Dataset entries
____________________

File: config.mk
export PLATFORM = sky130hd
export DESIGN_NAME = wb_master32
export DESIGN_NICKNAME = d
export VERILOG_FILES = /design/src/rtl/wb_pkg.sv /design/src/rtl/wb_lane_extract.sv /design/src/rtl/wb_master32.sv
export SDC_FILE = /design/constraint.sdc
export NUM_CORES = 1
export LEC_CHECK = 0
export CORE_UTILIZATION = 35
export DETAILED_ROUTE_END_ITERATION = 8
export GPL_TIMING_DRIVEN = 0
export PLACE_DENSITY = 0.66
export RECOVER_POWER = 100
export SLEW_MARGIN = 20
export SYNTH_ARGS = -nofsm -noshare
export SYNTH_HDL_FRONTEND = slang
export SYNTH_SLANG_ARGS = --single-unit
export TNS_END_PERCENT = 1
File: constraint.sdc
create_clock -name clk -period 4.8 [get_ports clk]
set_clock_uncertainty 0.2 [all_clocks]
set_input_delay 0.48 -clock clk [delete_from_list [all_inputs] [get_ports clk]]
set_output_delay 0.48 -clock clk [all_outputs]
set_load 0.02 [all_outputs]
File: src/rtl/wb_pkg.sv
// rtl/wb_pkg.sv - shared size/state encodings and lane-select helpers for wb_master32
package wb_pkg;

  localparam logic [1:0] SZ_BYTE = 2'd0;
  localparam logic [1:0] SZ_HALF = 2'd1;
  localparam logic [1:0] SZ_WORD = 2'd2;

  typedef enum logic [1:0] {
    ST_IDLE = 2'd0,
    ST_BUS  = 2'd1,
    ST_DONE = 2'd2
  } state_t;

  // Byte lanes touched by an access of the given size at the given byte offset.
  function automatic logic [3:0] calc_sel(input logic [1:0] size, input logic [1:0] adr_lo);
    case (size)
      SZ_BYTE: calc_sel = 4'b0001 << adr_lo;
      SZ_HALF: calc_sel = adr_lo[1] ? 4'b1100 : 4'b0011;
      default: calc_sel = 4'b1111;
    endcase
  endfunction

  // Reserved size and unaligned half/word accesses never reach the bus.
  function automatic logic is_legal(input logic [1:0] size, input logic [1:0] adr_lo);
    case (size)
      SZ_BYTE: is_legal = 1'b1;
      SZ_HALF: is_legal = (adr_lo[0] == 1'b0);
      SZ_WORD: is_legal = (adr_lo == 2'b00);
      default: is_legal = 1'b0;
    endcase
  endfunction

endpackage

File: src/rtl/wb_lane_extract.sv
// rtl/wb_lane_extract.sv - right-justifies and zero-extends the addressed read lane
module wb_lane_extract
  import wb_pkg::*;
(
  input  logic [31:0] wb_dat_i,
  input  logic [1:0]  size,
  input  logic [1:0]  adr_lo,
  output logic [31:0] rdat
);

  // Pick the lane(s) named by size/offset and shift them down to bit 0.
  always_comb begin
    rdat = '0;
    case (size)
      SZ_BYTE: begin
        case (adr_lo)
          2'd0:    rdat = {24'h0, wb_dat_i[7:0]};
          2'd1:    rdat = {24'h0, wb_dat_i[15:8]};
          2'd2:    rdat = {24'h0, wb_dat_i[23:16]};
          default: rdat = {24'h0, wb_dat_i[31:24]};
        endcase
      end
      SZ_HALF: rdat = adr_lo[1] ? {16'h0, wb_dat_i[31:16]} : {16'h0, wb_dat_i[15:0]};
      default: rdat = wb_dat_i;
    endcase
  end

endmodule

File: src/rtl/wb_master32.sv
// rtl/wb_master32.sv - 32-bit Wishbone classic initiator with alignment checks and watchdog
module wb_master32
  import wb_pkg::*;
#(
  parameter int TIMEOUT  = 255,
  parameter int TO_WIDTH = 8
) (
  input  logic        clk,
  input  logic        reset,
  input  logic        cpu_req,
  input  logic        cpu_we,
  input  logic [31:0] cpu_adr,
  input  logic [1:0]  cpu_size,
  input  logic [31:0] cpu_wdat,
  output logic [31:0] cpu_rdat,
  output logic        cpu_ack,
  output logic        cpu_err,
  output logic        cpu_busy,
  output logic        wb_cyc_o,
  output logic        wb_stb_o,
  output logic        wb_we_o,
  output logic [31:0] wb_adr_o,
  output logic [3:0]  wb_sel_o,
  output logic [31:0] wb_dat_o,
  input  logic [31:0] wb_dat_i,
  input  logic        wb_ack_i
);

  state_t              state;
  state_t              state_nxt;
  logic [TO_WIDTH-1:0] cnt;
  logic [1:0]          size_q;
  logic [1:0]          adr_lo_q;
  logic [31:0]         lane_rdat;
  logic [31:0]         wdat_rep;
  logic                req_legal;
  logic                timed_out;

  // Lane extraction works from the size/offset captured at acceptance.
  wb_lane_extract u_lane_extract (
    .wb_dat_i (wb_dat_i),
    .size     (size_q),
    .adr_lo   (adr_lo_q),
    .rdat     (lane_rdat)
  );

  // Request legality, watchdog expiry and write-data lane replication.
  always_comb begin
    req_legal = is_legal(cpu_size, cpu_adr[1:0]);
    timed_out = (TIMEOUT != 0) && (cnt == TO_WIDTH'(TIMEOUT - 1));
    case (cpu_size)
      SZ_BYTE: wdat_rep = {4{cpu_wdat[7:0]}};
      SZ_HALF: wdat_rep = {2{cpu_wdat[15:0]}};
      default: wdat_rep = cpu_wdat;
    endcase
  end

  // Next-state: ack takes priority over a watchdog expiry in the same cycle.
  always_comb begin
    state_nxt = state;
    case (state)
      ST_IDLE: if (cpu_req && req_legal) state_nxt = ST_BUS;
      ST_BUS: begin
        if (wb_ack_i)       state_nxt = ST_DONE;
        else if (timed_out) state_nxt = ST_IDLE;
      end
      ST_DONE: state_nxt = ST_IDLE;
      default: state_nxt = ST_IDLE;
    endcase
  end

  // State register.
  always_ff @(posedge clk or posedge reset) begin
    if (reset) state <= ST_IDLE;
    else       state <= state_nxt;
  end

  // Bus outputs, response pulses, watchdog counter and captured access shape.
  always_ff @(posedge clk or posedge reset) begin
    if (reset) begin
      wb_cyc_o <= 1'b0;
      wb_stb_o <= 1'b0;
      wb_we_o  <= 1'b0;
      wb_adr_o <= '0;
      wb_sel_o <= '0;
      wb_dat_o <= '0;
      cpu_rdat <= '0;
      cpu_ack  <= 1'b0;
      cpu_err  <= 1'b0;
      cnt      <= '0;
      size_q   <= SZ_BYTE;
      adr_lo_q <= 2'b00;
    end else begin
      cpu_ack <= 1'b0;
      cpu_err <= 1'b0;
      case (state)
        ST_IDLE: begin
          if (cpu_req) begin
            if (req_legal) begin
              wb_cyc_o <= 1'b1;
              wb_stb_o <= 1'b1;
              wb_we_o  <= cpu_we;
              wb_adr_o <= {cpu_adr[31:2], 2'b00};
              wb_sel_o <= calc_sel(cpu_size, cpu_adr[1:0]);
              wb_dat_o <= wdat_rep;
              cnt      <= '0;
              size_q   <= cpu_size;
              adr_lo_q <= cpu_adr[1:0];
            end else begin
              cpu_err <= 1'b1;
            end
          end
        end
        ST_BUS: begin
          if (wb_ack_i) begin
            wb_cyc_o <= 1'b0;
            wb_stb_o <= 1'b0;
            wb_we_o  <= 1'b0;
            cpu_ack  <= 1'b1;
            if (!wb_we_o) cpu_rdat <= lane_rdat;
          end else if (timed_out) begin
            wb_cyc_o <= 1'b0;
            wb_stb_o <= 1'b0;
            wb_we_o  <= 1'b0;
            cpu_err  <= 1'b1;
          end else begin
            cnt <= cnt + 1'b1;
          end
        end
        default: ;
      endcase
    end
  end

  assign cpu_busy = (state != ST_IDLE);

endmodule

____________________

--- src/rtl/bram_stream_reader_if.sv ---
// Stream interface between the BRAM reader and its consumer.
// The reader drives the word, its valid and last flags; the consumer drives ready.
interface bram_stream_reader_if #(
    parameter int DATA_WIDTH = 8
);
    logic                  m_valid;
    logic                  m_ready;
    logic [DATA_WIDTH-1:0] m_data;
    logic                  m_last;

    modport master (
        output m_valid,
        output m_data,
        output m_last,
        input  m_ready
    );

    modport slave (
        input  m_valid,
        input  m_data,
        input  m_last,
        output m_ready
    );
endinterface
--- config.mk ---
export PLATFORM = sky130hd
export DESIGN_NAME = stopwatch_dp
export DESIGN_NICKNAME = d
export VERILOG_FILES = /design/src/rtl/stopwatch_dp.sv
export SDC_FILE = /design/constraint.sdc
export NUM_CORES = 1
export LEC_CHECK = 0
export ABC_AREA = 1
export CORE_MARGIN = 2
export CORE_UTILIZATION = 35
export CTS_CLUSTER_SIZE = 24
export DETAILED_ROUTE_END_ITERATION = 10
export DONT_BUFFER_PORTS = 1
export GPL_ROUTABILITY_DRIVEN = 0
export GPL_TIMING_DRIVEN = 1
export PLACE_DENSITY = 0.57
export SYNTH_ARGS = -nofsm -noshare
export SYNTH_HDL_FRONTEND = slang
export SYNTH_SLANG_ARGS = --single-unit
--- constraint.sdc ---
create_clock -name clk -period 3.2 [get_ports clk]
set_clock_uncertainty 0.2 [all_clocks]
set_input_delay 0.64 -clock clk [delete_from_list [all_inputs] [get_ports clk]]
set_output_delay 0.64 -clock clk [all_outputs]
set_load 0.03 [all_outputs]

____________________

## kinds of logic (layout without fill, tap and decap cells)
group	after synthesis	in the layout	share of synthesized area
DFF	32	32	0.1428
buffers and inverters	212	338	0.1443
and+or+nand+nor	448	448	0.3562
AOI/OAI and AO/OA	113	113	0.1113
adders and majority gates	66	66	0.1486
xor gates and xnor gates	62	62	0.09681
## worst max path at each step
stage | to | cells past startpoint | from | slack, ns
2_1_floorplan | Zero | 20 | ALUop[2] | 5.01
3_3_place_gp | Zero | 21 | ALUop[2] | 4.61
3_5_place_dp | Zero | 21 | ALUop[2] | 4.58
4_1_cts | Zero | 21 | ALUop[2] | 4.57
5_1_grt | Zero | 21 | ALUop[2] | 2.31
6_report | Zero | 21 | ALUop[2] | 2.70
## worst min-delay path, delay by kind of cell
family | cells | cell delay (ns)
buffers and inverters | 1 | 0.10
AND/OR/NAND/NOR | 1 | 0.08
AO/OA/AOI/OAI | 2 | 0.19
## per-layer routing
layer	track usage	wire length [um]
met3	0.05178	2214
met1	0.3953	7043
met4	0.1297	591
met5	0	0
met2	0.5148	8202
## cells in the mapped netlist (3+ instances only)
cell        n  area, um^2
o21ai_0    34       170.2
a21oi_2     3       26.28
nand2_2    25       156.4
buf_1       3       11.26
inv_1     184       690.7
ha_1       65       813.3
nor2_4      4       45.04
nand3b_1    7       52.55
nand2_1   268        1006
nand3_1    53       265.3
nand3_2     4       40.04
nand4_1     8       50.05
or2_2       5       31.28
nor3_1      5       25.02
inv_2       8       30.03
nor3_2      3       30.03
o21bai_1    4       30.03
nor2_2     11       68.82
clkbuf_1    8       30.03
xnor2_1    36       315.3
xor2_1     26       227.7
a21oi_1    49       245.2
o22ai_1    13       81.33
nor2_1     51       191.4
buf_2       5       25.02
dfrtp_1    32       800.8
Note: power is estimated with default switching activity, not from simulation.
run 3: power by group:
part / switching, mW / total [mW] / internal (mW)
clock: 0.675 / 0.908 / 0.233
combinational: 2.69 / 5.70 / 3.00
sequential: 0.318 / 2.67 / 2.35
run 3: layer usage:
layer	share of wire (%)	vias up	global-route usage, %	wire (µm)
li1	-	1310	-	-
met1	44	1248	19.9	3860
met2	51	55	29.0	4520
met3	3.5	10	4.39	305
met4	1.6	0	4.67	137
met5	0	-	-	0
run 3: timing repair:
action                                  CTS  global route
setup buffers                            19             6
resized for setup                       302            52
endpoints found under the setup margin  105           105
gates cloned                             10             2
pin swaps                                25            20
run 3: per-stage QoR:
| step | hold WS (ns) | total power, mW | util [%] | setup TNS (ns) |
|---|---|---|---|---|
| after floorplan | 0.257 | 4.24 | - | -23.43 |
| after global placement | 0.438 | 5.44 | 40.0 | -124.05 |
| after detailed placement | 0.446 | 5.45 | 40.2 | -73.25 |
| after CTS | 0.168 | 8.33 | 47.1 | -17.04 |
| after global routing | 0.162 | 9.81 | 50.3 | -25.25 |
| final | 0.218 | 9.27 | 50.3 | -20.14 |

____________________

> _Work instruction_
Looking at the data above, show all lines where the word "routing" occurs.

> _Answer to this problem_
## per-layer routing
| after global routing | 0.162 | 9.81 | 50.3 | -25.25 |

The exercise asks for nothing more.